11. reference buffer circuit as claimed in claim 10 is characterized in that, this driving stage comprises:
Second low-pass filter is couple to this gate terminal of this second driving transistors, and this second driving voltage is implemented low-pass filtering, thereby exports second filtering voltage; And
Second driving transistors, have drain electrode end, gate terminal and source terminal, wherein, this drain electrode end of this second driving transistors is used to receive this first supply voltage, this gate terminal of this second driving transistors is couple to this second low-pass filter and is used to receive this second filtering voltage, and this source terminal of this second driving transistors is used to export this second output voltage.
12. reference buffer circuit as claimed in claim 11 is characterized in that, this buffer stage further comprises:
Buffer stage resistance is couple between this source terminal of this source terminal of this first buffer transistor and this second buffer transistor; And
Driving stage resistance is couple between this source terminal of this source terminal of this first driving transistors and this second driving transistors.
13. a reference buffer circuit comprises:
The first transistor, have drain electrode end, gate terminal and source terminal, wherein, this drain electrode end of this first transistor is used to receive first supply voltage, this gate terminal of this first transistor is controlled by first driving voltage, and this source terminal of this first transistor is used to export first output voltage;
First operational amplifier, have first input end, second input end and output terminal, wherein, this first input end of this first operational amplifier is used to receive this first input voltage, this second input end of this first operational amplifier is connected to this source terminal of this first transistor, and this output terminal of this first operational amplifier is used to export the first tracking voltage; And
First level shifter is couple to this gate terminal of this output terminal and this first transistor of this first operational amplifier, is used to be shifted that this first follows the trail of the level of voltage, thereby produces this first driving voltage.

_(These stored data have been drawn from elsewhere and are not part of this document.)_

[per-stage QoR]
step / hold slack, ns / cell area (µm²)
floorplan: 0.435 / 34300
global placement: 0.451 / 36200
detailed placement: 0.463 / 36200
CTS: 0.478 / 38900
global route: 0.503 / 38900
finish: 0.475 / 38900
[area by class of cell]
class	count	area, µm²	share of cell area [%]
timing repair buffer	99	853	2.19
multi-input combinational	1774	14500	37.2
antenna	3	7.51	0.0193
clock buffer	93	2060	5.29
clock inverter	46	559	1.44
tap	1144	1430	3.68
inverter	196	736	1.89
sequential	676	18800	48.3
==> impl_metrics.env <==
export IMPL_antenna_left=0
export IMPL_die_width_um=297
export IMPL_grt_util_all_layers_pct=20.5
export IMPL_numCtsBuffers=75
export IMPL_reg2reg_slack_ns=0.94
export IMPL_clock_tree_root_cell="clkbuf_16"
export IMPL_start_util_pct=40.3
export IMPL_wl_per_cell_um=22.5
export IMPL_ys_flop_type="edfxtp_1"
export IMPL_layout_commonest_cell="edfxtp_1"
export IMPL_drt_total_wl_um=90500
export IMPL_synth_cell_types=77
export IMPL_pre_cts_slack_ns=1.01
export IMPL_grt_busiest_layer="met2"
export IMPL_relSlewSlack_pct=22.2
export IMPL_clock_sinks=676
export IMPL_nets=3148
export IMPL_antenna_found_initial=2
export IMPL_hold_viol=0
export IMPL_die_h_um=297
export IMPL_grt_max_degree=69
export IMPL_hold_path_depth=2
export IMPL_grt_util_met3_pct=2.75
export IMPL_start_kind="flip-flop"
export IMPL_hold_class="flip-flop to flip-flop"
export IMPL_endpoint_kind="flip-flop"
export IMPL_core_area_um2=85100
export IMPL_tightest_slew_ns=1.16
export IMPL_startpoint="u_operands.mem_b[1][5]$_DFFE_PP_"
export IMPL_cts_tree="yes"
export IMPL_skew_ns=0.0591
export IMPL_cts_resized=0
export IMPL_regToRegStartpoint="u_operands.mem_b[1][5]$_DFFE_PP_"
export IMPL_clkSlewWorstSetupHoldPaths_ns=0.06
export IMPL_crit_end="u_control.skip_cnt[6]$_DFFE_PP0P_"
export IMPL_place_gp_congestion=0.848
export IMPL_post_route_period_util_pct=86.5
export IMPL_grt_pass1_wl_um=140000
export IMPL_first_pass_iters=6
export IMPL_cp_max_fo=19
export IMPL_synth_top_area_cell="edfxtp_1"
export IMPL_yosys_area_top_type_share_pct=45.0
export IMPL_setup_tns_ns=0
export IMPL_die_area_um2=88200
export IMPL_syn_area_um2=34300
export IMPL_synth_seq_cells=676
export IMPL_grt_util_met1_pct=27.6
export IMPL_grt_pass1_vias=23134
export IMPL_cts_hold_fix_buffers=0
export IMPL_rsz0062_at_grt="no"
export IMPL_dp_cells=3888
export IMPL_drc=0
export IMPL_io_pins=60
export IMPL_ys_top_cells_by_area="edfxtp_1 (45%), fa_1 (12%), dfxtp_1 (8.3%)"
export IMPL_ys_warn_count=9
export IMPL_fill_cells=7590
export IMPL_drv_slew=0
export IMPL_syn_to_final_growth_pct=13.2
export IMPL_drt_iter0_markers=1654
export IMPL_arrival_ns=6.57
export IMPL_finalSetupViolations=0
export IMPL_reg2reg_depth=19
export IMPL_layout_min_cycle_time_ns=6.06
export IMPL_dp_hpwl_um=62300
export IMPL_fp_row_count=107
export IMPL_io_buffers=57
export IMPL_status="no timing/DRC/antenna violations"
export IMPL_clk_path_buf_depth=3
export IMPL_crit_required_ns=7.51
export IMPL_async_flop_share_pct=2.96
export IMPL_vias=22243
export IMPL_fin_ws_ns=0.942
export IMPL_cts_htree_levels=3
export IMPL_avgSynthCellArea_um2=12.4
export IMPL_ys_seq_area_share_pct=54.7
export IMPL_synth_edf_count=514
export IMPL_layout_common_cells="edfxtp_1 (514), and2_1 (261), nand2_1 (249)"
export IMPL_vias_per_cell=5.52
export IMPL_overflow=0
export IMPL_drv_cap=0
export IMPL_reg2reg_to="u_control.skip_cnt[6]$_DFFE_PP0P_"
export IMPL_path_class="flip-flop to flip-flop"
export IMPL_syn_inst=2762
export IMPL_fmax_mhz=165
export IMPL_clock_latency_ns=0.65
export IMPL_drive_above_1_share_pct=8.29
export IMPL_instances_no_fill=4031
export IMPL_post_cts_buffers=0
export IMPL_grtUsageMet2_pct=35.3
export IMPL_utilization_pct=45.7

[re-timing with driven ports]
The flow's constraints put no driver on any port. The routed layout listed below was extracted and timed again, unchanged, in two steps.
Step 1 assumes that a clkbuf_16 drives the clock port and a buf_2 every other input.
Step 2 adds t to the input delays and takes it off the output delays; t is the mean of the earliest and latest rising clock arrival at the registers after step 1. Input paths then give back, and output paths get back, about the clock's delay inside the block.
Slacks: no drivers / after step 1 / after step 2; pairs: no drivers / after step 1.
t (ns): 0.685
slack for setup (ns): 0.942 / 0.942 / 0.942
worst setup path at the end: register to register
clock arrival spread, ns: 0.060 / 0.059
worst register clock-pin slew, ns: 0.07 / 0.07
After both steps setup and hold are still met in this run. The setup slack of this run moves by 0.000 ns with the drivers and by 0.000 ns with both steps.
This is an optimization exercise on Yosys and OpenROAD, whose aim is small area and a short achievable clock period, not a production implementation. The RTL was checked by simulation tests, not by an equivalence proof against the original design. No driver is modelled on the clock port, so clocking that relies on it looks cheaper here than on a real chip. No activity file was given, so power comes from the tool's default toggle rates.

==> v32: inputs <==
==> flow/design.v (excerpt) <==
module fir_filter (
   input  logic               clk,
   input  logic               rst,
   input  logic signed [15:0] inp,
   output logic signed [39:0] outp
);
==> flow/config.mk <==
export PLATFORM = sky130hd
export DESIGN_NAME = fir_filter
export DESIGN_NICKNAME = fir_filter
export VERILOG_FILES = /design/flow/design.v
export SDC_FILE = /design/flow/constraint.sdc
export NUM_CORES = 4
export LEC_CHECK = 0
export CAP_MARGIN = 20
export CORE_MARGIN = 2
export CORE_UTILIZATION = 55
export CTS_BUF_LIST = sky130_fd_sc_hd__clkbuf_16
export CTS_CLUSTER_DIAMETER = 100
export CTS_CLUSTER_SIZE = 30
export SETUP_SLACK_MARGIN = 3.85
export SLEW_MARGIN = 20
==> flow/constraint.sdc <==
create_clock -name core_clock -period 6.0 [get_ports {clk}]
set_input_delay 1.2000 -clock core_clock [delete_from_list [all_inputs] [get_ports {clk}]]
set_output_delay 1.2000 -clock core_clock [all_outputs]
set_load 0.01 [all_outputs]
standard.sh (not shown) runs the stock make flow with config.mk's settings and CLKGATE_MAP_FILE= SYNTH_SCRIPT=/design/flow/synth_recipe.tcl, a recipe that flattens the netlist after the stock synthesis.
==> flow/flow/run.sh <==
#!/bin/bash
# The standard layout with four changes:
#  - the netlist from the standard synthesis gets an inverter-removal pass
#    (flow/polarity.py) and has the full adders on carry-propagate paths split
#    into faster gates (flow/faconv.py), and its two carry-propagate adders
#    rebuilt as parallel-prefix adders (flow/cparebuild.py) before
#    floorplanning; registers and
#    ports are untouched, and the result is kept only if Yosys proves it
#    equivalent to the standard netlist
#  - the ports get plain buffers (buf_2) instead of delay cells
#  - timing repair may resize cells across footprints
#  - the clock tree loses its middle level (flow/cts_flatten.tcl): the root
#    clock buffer drives the leaf clock buffers directly
set -e
R=orfs/results/sky130hd/fir_filter/base
VARS=(MATCH_CELL_FOOTPRINT=0 "BUFFER_PORTS_ARGS=-buffer_cell sky130_fd_sc_hd__buf_2")
bash standard.sh "${VARS[@]}" synth > synth.log 2>&1
cp $R/1_2_yosys.v before.v
python3 flow/polarity.py before.v pol.v 20000 > polarity.log 2>&1
python3 flow/faconv.py pol.v fa.v >> polarity.log 2>&1
python3 flow/cparebuild.py fa.v after.v >> polarity.log 2>&1
# internal nets of the two netlists must not pair by name: the pass flips some
sed -E 's/\b(_[0-9]{4}_)/\1g/g; s/\b(_pol[0-9]{4}_)/\1g/g; s/\\(dsum|ysum|c23)\[/\\\1g[/g' after.v > after_renamed.v
sed "s#LIBFILE#$FLOW_HOME/platforms/sky130hd/lib/sky130_fd_sc_hd__tt_025C_1v80.lib#" flow/eq.ys > eq.ys
YOSYS=$(command -v yosys || echo /OpenROAD-flow-scripts/tools/install/yosys/bin/yosys)
if "$YOSYS" -q -l eq.log eq.ys > eq_stdout.log 2>&1; then
  echo "equivalence proven, using the pass" >> polarity.log
  cp after.v $R/1_2_yosys.v
  rm -f $R/1_synth.odb $R/1_synth.sdc
else
  echo "equivalence NOT proven, keeping the standard netlist" >> polarity.log
fi
bash standard.sh "${VARS[@]}" cts > cts.log 2>&1
ODB=$R/4_cts.odb openroad -no_init -exit flow/cts_flatten.tcl > cts_flatten.log 2>&1
bash standard.sh "${VARS[@]}" finish > standard.log 2>&1
==> flow/flow/cts_flatten.tcl <==
# Drop the middle level of the clock tree: the root clock buffer drives the
# leaf clock buffers directly. Every register still gets the clock through
# two buffers (root and leaf), all of the same kind.
read_db $::env(ODB)
set block [ord::get_db_block]
set root [$block findInst clkbuf_0_clk]
if {$root eq "NULL" || $root eq ""} { puts "no root clock buffer"; exit 0 }
set rootnet [[$root findITerm X] getNet]
set removed 0
foreach it [$rootnet getITerms] {
  set inst [$it getInst]
  if {[$inst getName] eq [$root getName]} continue
  if {![$it isInputSignal]} continue
  if {![string match "clkbuf_1_*" [$inst getName]]} continue
  set out [[$inst findITerm X] getNet]
  foreach sink [$out getITerms] {
    if {[[$sink getInst] getName] eq [$inst getName]} continue
    $sink disconnect
    $sink connect $rootnet
  }
  odb::dbInst_destroy $inst
  odb::dbNet_destroy $out
  incr removed
}
puts "cts_flatten: removed $removed middle-level clock buffers"
write_db $::env(ODB)
Other scripts of this flow, unchanged in this note and not shown: flow/flow/cparebuild.py, flow/flow/eq.ys, flow/flow/faconv.py, flow/flow/polarity.py
==> inputs of v6, as changes to v32 <==
--- a/flow/flow/run.sh
+++ b/flow/flow/run.sh
@@ -1,4 +1,4 @@
 #!/bin/bash
-# The standard layout with four changes:
+# The standard layout with three changes:
 #  - the netlist from the standard synthesis gets an inverter-removal pass
 #    (flow/polarity.py) and has the full adders on carry-propagate paths split
@@ -10,6 +10,4 @@
 #  - the ports get plain buffers (buf_2) instead of delay cells
 #  - timing repair may resize cells across footprints
-#  - the clock tree loses its middle level (flow/cts_flatten.tcl): the root
-#    clock buffer drives the leaf clock buffers directly
 set -e
 R=orfs/results/sky130hd/fir_filter/base
@@ -31,5 +29,3 @@
   echo "equivalence NOT proven, keeping the standard netlist" >> polarity.log
 fi
-bash standard.sh "${VARS[@]}" cts > cts.log 2>&1
-ODB=$R/4_cts.odb openroad -no_init -exit flow/cts_flatten.tcl > cts_flatten.log 2>&1
 bash standard.sh "${VARS[@]}" finish > standard.log 2>&1
Settings changed: CTS_CLUSTER_DIAMETER 100 to 80, CTS_CLUSTER_SIZE 30 to 24.
removed: flow/flow/cts_flatten.tcl
==> inputs of v25, as changes to v32 <==
--- a/flow/flow/run.sh
+++ b/flow/flow/run.sh
@@ -4,12 +4,13 @@
 #    (flow/polarity.py) and has the full adders on carry-propagate paths split
 #    into faster gates (flow/faconv.py), and its two carry-propagate adders
-#    rebuilt as parallel-prefix adders (flow/cparebuild.py) before
-#    floorplanning; registers and
+#    rebuilt as parallel-prefix adders (flow/cparebuild.py), and the last
+#    level of its carry-save adders split into faster gates (flow/loopfa.py)
+#    before floorplanning; registers and
 #    ports are untouched, and the result is kept only if Yosys proves it
 #    equivalent to the standard netlist
 #  - the ports get plain buffers (buf_2) instead of delay cells
 #  - timing repair may resize cells across footprints
-#  - the clock tree loses its middle level (flow/cts_flatten.tcl): the root
-#    clock buffer drives the leaf clock buffers directly
+#  - the clock tree loses its root buffer (flow/cts_flatten.tcl): the clock
+#    port drives the middle-level clock buffers directly
 set -e
 R=orfs/results/sky130hd/fir_filter/base
@@ -19,5 +20,6 @@
 python3 flow/polarity.py before.v pol.v 20000 > polarity.log 2>&1
 python3 flow/faconv.py pol.v fa.v >> polarity.log 2>&1
-python3 flow/cparebuild.py fa.v after.v >> polarity.log 2>&1
+python3 flow/cparebuild.py fa.v cpa.v >> polarity.log 2>&1
+python3 flow/loopfa.py cpa.v after.v >> polarity.log 2>&1
 # internal nets of the two netlists must not pair by name: the pass flips some
 sed -E 's/\b(_[0-9]{4}_)/\1g/g; s/\b(_pol[0-9]{4}_)/\1g/g; s/\\(dsum|ysum|c23)\[/\\\1g[/g' after.v > after_renamed.v
==> flow/flow/cts_flatten.tcl (replaced) <==
# Drop the root level of the clock tree: the clock port drives the (two)
# middle-level clock buffers directly, and they drive the leaf buffers. Every
# register still gets the clock through two buffers of the same kind.
read_db $::env(ODB)
set block [ord::get_db_block]
set root [$block findInst clkbuf_0_clk]
if {$root eq "NULL" || $root eq ""} { puts "no root clock buffer"; exit 0 }
set clknet [[$root findITerm A] getNet]
set rootnet [[$root findITerm X] getNet]
set mids {}
foreach it [$rootnet getITerms] {
  set inst [$it getInst]
  if {[$inst getName] eq [$root getName]} continue
  lappend mids $it
}
if {[llength $mids] > 4} { puts "cts_flatten: root drives [llength $mids] cells, left as is"; exit 0 }
foreach it $mids {
  $it disconnect
  $it connect $clknet
}
odb::dbInst_destroy $root
odb::dbNet_destroy $rootnet
puts "cts_flatten: clock port now drives [llength $mids] clock buffers directly"
write_db $::env(ODB)
==> flow/flow/loopfa.py (new file) <==
#!/usr/bin/env python3
"""Speed up the last level of the carry-save adders.

A full adder whose input comes from the sum output of another full adder, and
whose own sum output does not feed a full adder, is the last level of a
carry-save adder tree.  Its slow path runs from that late input to the sum.
Each such cell becomes sum = xor2(xor2(a, b), late) and carry = maj3(a, b,
late), which compute the same two outputs with the late input one xor2 away
from the sum.

usage: loopfa.py IN.v OUT.v
"""
import sys
from collections import defaultdict
sys.path.insert(0, __import__('os').path.dirname(__file__))
from polarity import parse, P, OUTPINS

src, dst = sys.argv[1], sys.argv[2]
head, decls, cells = parse(open(src).read())
driver = {}
loads = defaultdict(list)
for ci, c in enumerate(cells):
    for p, n in c['pins']:
        n = n.strip()
        if p in OUTPINS:
            driver[n] = (ci, p)
        else:
            loads[n].append(ci)


def src_of(n):
    """cell and pin behind a net, looking through inverters"""
    seen = 0
    while n in driver and cells[driver[n][0]]['type'] == P + 'inv_1' and seen < 10:
        n = dict((p, x.strip()) for p, x in cells[driver[n][0]]['pins'])['A']
        seen += 1
    return driver.get(n)


def is_fa(ci):
    return cells[ci]['type'].startswith(P + 'fa_')


def feeds_fa(n):
    todo, seen = [n], set()
    while todo:
        m = todo.pop()
        if m in seen:
            continue
        seen.add(m)
        for l in loads[m]:
            if is_fa(l):
                return True
            if cells[l]['type'] == P + 'inv_1':
                todo.append(dict((p, x.strip()) for p, x in cells[l]['pins'])['Y'])
    return False


out, new_wires, k = [], [], 0
for ci, c in enumerate(cells):
    if is_fa(ci):
        pins = dict((p, n.strip()) for p, n in c['pins'])
        late = [x for x in ('A', 'B', 'CIN')
                if (lambda d: d is not None and is_fa(d[0]) and d[1] == 'SUM')(src_of(pins[x]))]
        if late and 'SUM' in pins and not feeds_fa(pins['SUM']):
            lp = late[0]
            a, b = [pins[x] for x in ('A', 'B', 'CIN') if x != lp]
            t = '_lfa%03d_' % k
            new_wires.append(t)
            nm = c['name'].strip().lstrip('\\')
            out.append({'type': P + 'xor2_1', 'name': nm + '_t', 'pins': [('A', a), ('B', b), ('X', t)]})
            out.append({'type': P + 'xor2_1', 'name': nm + '_s', 'pins': [('A', t), ('B', pins[lp]), ('X', pins['SUM'])]})
            if 'COUT' in pins:
                out.append({'type': P + 'maj3_1', 'name': nm + '_c',
                            'pins': [('A', a), ('B', b), ('C', pins[lp]), ('X', pins['COUT'])]})
            k += 1
            continue
    out.append(c)
sys.stderr.write('loopfa: %d full adders split\n' % k)
lines = [head.rstrip('\n')] + [d for d in decls if d.strip()] + ['  wire %s;' % w for w in new_wires]
for c in out:
    lines.append('  %s %s (' % (c['type'], c['name']))
    lines.append(',\n'.join('    .%s(%s)' % (p, n + ' ' if n.startswith('\\') else n) for p, n in c['pins']))
    lines.append('  );')
lines.append('endmodule')
open(dst, 'w').write('\n'.join(lines) + '\n')
Settings changed: SETUP_SLACK_MARGIN 3.85 to 4.0.
==> results.txt <==
| metric | v6 | v32 | v25 |
|---|---|---|---|
| Status | complete, no violations | complete, no violations | complete, no violations |
| Wire length on met2 | 8.79 mm | 8.55 mm | 8.89 mm |
| Worst slew pin tran | 0.727 ns | 0.763 ns | 0.558 ns |
| Number of antenna violations at the first check in global routing | 1 | 1 | 0 |
| Switching Power | 2.21 mW | 2.15 mW | 2.40 mW |
| Fraction of area in multi-input gates | 37.5% | 37.9% | 39.2% |
| Buffering overhead | 2.81% | 2.85% | 3.56% |
| Final-layout fill cell count | 1981 | 2012 | 2005 |
| Pwr Total | 7.26 mW | 6.98 mW | 7.79 mW |
| Instance area after placement | 14000 sq um | 14000 sq um | 14200 sq um |
| Post-layout util | 61.3% | 60.6% | 62.3% |
| Share of final layout cell area taken by clock buffers and inverters | 3.89% | 2.61% | 2.66% |
| DRT met1 WL | 9.27 mm | 9.53 mm | 9.81 mm |
| Vias per cell | 4.58 | 4.59 | 4.61 |
| Achievable clock frequency | 0.452 GHz | 0.459 GHz | 0.481 GHz |
| Multi-input combinational gate total | 567 | 567 | 639 |
| Worst reg-to-reg setup slack | 3.87 ns | 3.86 ns | 3.99 ns |
| Cell area after layout | 14800 sq um | 14600 sq um | 15200 sq um |
| Worst Hold Launch | line[11][8]$_DFF_P_ | line[11][5]$_DFF_P_ | line[10][4]$_DFF_P_ |
| Clock latency on the worst-skew pair | 0.53 ns | 0.49 ns | 0.39 ns |
| Vias post-DR | 6384 | 6370 | 6785 |
| PostCTS Resize Cnt | 22 | 25 | 68 |
| Met3 wire length | 537 um | 497 um | 403 um |
| Worst Hold Endpoint | line[12][8]$_DFF_P_ | line[12][5]$_DFF_P_ | line[11][4]$_DFF_P_ |
| Power density normalized to cell area | 491 nW/um^2 | 478 nW/um^2 | 513 nW/um^2 |
| P_comb | 2.56 mW | 2.56 mW | 3.30 mW |

==> what the ideal ports hide <==
The results above use ideal ports. As a check the final layouts listed here were re-extracted and re-timed, cells and wires unchanged.
Step 1 assumes that a clkbuf_16 drives the clock port and a buf_2 every other input.
Step 2 also shifts input and output timing later by t, the mid clock arrival at the registers, as if the neighbouring blocks saw the same clock.
a / b / c = ideal / step 1 / step 2; a / b = the first two.
run | t, ns | slack for setup (ns) | clock arrival spread, ns | slew at the worst register clock pin (ns)
v32 | 0.526 | 3.819 / 3.771 / 3.773 | 0.016 / 0.017 | 0.11 / 0.11
v6 | 0.573 | 3.788 / 3.738 / 3.763 | 0.022 / 0.022 | 0.10 / 0.10
v25 | 0.439 | 3.923 / 3.862 / 3.572 | 0.033 / 0.033 | 0.12 / 0.12
After both steps every run listed still meets setup and hold. The setup slack of v25, which loses most, moves by -0.061 ns with the drivers and by -0.351 ns with both steps.
Context: an optimization exercise on an open-source flow, tuned for small area. The choices shown serve that exercise and are no tape-out recipe.
Function was checked by simulation only, so behaviour that the tests miss may differ from the original.
The clock port is modelled as an ideal driver; clocking choices that lean on that would not hold on a real chip.
No activity file was given, so power comes from the tool's default toggle rates.

File: flow/config.mk
export PLATFORM = sky130hd
export DESIGN_NAME = tft_top
export DESIGN_NICKNAME = tft_top
export VERILOG_FILES = /design/flow/design.v
export SDC_FILE = /design/flow/constraint.sdc
export NUM_CORES = 4
export LEC_CHECK = 0
export CAP_MARGIN = 20
export CORE_MARGIN = 2
export CORE_UTILIZATION = 40
export SLEW_MARGIN = 20
File: flow/constraint.sdc
create_clock -name core_clock -period 10.0 [get_ports {clk}]
set_input_delay 2.0000 -clock core_clock [delete_from_list [all_inputs] [get_ports {clk}]]
set_output_delay 2.0000 -clock core_clock [all_outputs]
set_load 0.01 [all_outputs]
Context: an optimization exercise on an open-source flow, tuned for small area. The choices shown serve that exercise and are no tape-out recipe. The RTL was checked by simulation tests, not by an equivalence proof against the original design. Power figures rest on the tool's default switching activity, not on a simulated workload.

[flow/run.sh]
#!/bin/bash
# synth_recipe.tcl (not shown) runs the flow's synth.tcl, then flattens the netlist and writes it again
# the make line also repeats each setting of config.mk as NAME=value (left out here)
make -C /OpenROAD-flow-scripts/flow DESIGN_CONFIG=/design/flow/config.mk WORK_HOME=/design/flow/orfs CLKGATE_MAP_FILE= SYNTH_SCRIPT=/design/flow/synth_recipe.tcl finish
[flow/config.mk]
export PLATFORM = sky130hd
export DESIGN_NAME = game_top
export DESIGN_NICKNAME = game_top
export VERILOG_FILES = /design/flow/design.v
export SDC_FILE = /design/flow/constraint.sdc
export NUM_CORES = 4
export LEC_CHECK = 0
export CAP_MARGIN = 20
export CORE_MARGIN = 2
export CORE_UTILIZATION = 40
export SLEW_MARGIN = 20
[flow/constraint.sdc]
create_clock -name core_clock -period 10.0 [get_ports {clk}]
set_input_delay 2.0000 -clock core_clock [delete_from_list [all_inputs] [get_ports {clk}]]
set_output_delay 2.0000 -clock core_clock [all_outputs]
set_load 0.01 [all_outputs]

14. reference buffer circuit as claimed in claim 13 is characterized in that, this first level shifter comprises:
First capacitor is couple to this output terminal and this first transistor of this first operational amplifier;
Second capacitor; And
A plurality of switchs, the voltage that is used for being stored temporarily in this second capacitor couples this to first capacitor, with this level of this first tracking voltage that is shifted, thereby produces this first driving voltage.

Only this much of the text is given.